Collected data
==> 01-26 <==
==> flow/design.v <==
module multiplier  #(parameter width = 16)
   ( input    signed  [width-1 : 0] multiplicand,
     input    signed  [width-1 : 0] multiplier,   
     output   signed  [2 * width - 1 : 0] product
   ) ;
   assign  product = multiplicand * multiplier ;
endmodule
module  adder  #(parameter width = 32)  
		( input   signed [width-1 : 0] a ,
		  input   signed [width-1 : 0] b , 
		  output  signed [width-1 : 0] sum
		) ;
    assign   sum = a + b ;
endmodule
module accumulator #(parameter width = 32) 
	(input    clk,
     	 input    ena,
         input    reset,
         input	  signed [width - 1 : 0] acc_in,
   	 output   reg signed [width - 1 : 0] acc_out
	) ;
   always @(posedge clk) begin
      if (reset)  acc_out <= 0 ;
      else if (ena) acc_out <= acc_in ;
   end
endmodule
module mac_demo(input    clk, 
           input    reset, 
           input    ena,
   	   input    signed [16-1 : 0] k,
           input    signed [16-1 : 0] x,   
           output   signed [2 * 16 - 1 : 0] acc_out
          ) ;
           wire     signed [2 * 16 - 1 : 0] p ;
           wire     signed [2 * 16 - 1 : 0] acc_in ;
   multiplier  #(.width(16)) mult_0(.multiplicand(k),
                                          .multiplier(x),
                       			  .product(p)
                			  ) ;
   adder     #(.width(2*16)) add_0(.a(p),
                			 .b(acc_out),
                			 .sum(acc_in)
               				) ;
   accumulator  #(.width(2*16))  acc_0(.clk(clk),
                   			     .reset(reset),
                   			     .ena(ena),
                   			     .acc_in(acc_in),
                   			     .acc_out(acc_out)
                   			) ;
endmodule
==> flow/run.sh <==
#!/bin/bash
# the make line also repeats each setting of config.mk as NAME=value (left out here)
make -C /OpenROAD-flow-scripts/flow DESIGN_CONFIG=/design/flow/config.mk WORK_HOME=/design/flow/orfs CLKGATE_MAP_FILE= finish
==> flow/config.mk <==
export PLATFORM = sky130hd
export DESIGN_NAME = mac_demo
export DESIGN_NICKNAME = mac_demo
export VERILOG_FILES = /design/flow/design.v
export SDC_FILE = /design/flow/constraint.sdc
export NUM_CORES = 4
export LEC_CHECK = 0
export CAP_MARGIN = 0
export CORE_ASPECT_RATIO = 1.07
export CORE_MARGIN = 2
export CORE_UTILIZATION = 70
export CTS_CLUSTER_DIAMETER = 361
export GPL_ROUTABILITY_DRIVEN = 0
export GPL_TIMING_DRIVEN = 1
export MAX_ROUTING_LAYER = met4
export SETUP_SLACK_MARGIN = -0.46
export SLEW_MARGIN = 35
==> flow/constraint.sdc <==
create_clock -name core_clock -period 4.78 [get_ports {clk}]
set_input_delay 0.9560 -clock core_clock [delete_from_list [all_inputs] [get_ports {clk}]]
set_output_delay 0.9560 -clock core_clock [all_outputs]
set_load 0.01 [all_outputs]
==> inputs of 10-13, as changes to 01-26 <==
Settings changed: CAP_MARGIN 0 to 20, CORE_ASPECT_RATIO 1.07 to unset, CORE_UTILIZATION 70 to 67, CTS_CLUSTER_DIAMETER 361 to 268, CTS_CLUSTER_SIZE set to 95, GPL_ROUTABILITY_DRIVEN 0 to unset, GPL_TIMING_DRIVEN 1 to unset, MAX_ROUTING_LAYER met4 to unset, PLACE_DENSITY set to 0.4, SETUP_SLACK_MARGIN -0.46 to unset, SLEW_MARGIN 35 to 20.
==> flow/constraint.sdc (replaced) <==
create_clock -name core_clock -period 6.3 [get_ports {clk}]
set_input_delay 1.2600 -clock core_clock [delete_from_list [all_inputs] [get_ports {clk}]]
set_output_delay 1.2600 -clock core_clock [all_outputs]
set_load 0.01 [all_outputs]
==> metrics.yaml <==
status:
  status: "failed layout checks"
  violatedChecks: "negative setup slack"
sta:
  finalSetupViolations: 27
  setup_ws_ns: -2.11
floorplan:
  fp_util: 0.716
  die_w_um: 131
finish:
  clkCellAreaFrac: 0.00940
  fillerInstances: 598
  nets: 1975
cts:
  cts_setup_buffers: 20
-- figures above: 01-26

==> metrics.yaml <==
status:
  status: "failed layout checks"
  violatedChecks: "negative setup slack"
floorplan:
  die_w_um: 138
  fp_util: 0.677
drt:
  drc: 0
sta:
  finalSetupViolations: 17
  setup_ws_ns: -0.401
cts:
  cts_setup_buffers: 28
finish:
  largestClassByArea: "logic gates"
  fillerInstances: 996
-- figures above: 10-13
...
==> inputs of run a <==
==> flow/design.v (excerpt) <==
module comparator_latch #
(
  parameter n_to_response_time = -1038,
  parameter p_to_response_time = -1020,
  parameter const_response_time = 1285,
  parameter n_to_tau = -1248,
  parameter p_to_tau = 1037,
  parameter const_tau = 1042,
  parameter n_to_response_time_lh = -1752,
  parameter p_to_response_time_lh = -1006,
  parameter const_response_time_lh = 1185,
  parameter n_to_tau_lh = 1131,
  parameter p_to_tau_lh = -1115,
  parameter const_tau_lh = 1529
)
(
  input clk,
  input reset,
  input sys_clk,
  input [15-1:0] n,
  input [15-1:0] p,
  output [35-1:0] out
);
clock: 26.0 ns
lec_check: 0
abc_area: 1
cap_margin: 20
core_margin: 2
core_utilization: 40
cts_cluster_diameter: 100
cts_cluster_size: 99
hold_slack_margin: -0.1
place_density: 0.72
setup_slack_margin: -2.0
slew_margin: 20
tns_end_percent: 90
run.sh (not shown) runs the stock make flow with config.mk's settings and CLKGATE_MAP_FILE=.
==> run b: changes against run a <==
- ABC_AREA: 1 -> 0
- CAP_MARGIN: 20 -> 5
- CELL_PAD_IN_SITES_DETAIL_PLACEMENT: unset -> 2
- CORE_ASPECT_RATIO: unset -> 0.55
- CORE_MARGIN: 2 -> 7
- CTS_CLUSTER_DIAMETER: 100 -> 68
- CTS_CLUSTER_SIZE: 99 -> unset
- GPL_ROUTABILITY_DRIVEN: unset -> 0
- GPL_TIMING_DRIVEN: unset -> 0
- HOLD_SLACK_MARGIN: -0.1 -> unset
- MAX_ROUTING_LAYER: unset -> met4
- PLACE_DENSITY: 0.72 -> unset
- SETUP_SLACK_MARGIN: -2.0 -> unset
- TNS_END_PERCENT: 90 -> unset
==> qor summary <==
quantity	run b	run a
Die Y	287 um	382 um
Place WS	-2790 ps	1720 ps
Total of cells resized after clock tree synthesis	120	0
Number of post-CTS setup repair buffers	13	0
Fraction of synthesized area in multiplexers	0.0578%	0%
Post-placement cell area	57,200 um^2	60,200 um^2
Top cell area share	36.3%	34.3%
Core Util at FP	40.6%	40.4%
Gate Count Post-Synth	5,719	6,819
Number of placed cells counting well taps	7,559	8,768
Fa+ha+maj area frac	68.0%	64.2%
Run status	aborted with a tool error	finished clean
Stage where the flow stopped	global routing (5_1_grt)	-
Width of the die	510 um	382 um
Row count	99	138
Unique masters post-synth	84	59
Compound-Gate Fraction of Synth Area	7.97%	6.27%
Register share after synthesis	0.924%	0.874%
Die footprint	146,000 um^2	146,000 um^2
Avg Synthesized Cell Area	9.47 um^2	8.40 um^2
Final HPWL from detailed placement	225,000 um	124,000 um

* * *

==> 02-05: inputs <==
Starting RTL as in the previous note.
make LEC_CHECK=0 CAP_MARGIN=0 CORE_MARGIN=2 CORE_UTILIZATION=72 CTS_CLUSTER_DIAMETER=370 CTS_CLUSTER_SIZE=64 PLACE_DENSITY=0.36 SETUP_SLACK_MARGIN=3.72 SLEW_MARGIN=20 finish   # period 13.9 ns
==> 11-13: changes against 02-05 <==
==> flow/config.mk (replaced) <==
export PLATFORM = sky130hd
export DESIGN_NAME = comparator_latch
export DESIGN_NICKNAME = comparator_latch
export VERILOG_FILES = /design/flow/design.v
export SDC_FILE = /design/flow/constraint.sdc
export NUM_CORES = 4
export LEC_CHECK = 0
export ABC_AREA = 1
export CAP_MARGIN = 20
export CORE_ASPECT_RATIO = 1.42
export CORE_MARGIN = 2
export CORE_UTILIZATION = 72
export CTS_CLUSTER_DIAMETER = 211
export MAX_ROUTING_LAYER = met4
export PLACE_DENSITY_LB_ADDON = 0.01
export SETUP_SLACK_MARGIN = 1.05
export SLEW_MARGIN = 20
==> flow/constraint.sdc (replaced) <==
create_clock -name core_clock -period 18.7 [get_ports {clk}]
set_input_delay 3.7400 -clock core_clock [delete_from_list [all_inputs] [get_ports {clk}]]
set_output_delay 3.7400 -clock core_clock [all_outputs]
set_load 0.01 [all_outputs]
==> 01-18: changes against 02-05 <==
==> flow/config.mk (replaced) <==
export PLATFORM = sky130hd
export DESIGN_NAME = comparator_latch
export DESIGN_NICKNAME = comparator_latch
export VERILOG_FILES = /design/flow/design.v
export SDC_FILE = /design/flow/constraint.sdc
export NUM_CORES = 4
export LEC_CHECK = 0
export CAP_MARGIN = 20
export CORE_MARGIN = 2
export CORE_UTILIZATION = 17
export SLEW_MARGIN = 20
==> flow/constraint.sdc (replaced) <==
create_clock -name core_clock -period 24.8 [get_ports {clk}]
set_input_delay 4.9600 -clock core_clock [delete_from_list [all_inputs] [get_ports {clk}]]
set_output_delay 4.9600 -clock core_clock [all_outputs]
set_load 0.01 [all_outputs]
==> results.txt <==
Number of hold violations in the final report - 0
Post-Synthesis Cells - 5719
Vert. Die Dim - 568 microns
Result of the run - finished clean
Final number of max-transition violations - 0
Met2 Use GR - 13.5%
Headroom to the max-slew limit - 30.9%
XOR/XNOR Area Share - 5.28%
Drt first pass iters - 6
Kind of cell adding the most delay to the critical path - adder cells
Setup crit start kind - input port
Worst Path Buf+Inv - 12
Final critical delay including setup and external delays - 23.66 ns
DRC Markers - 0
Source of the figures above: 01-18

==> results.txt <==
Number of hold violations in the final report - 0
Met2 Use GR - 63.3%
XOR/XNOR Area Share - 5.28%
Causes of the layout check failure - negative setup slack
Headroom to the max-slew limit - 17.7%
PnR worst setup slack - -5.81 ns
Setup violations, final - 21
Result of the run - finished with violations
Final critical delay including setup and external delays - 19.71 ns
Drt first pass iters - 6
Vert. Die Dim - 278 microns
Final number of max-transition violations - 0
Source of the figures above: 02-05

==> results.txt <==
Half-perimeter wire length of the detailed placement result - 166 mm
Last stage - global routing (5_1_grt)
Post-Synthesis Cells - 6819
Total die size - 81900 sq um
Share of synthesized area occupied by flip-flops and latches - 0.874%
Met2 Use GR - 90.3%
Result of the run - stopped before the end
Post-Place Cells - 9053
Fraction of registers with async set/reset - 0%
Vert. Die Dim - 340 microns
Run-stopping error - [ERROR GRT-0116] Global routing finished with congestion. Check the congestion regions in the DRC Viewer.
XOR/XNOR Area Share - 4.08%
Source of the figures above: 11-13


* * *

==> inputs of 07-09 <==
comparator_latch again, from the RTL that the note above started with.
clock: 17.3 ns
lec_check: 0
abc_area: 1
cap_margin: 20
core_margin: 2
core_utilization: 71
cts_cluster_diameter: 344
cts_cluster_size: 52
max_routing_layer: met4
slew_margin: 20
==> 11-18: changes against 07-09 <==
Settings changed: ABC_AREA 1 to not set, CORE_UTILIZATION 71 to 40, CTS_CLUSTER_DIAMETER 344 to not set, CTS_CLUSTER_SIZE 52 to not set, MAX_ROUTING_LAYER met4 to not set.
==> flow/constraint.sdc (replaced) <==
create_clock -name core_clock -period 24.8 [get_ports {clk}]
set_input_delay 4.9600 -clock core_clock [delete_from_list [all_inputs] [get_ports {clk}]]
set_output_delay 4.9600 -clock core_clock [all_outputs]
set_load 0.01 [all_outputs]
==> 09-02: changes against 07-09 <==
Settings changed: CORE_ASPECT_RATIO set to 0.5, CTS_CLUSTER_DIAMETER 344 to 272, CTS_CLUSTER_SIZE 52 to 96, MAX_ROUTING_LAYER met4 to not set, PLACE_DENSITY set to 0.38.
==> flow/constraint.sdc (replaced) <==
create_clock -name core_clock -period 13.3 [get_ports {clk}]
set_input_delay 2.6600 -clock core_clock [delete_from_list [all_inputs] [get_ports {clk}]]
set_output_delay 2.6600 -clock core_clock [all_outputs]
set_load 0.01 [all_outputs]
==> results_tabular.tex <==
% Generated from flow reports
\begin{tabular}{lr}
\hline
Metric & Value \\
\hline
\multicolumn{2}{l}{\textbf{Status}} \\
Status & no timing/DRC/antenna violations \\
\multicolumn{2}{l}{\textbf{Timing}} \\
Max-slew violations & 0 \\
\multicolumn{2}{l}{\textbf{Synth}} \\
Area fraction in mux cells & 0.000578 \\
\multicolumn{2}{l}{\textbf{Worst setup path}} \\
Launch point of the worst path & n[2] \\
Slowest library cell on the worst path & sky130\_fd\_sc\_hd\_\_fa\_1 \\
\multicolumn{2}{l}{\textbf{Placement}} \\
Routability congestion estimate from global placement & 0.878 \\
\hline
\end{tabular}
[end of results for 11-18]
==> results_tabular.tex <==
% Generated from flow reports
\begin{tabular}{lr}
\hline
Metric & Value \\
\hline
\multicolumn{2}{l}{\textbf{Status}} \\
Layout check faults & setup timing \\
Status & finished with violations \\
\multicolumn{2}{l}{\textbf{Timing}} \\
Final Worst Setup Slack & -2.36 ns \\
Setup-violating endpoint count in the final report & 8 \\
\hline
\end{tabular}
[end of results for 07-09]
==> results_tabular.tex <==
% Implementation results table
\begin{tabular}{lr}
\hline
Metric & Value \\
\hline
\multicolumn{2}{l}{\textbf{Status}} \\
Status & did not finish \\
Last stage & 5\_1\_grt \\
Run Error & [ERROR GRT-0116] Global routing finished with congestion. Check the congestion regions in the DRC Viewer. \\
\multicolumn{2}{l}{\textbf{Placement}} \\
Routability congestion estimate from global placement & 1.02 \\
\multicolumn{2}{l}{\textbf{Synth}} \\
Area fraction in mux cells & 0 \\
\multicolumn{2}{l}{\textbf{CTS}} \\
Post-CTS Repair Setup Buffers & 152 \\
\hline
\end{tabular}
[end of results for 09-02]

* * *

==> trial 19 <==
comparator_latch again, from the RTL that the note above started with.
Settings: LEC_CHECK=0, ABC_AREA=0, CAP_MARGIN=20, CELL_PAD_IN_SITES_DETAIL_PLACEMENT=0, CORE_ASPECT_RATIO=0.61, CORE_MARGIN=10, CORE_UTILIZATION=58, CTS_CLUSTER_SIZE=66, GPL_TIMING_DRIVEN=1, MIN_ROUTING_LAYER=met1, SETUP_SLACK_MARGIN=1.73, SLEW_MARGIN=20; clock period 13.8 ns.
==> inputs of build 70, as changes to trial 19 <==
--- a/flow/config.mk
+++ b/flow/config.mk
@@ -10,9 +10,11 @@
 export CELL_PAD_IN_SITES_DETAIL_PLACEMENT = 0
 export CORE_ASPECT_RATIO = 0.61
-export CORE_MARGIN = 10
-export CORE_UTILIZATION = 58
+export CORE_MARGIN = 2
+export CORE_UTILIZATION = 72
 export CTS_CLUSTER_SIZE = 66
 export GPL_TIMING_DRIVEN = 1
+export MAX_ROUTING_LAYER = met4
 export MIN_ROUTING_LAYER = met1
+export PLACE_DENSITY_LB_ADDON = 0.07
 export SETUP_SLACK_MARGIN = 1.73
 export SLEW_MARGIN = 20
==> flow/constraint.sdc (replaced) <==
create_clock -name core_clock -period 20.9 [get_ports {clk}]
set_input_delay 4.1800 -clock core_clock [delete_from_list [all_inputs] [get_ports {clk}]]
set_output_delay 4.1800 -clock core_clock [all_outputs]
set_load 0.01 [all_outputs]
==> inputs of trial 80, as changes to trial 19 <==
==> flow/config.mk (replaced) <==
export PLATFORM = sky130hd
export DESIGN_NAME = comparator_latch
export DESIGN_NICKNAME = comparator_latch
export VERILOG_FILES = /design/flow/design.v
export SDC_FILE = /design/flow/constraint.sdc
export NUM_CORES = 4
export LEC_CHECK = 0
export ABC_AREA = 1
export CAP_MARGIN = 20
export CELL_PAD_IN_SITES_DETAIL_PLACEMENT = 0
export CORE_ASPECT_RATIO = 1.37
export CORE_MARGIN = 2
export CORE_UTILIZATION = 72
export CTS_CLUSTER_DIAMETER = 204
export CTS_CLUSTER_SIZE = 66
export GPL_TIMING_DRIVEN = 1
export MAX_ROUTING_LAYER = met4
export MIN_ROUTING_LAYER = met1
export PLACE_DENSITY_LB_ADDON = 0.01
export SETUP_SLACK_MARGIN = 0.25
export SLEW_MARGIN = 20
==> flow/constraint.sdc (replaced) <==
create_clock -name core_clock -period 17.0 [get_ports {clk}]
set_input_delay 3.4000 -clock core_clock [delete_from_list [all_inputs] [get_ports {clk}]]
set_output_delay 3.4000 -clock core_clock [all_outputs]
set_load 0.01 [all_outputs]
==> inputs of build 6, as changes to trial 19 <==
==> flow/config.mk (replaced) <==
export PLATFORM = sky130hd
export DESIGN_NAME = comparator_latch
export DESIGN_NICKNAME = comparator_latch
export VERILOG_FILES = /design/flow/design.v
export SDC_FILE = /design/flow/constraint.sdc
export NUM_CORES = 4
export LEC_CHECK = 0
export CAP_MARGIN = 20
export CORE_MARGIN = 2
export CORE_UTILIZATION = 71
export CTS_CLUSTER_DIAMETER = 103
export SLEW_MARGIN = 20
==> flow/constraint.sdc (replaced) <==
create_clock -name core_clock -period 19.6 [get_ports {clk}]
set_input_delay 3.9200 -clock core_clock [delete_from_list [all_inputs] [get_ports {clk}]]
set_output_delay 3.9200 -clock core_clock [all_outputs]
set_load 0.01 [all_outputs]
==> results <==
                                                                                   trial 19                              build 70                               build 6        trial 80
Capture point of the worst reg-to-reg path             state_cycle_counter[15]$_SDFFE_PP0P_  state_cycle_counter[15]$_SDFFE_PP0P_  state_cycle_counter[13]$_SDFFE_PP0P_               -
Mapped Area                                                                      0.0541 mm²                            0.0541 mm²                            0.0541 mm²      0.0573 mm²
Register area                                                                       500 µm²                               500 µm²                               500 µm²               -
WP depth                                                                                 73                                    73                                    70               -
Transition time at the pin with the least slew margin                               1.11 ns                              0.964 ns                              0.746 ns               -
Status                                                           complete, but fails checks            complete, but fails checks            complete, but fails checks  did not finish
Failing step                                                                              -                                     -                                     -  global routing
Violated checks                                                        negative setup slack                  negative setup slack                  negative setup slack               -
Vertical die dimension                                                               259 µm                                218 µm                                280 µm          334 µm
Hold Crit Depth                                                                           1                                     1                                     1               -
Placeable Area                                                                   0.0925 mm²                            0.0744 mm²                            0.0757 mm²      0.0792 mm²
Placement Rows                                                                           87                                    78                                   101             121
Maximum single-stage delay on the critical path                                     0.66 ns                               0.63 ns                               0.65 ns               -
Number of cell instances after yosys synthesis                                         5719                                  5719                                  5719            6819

YOUR ASSIGNMENT :: From the records above, reproduce exactly the lines from the one with "Total of cells" to the one with "Number of placed", both included, and no others.

ANSWER SECTION ::
Total of cells resized after clock tree synthesis	120	0
Number of post-CTS setup repair buffers	13	0
Fraction of synthesized area in multiplexers	0.0578%	0%
Post-placement cell area	57,200 um^2	60,200 um^2
Top cell area share	36.3%	34.3%
Core Util at FP	40.6%	40.4%
Gate Count Post-Synth	5,719	6,819
Number of placed cells counting well taps	7,559	8,768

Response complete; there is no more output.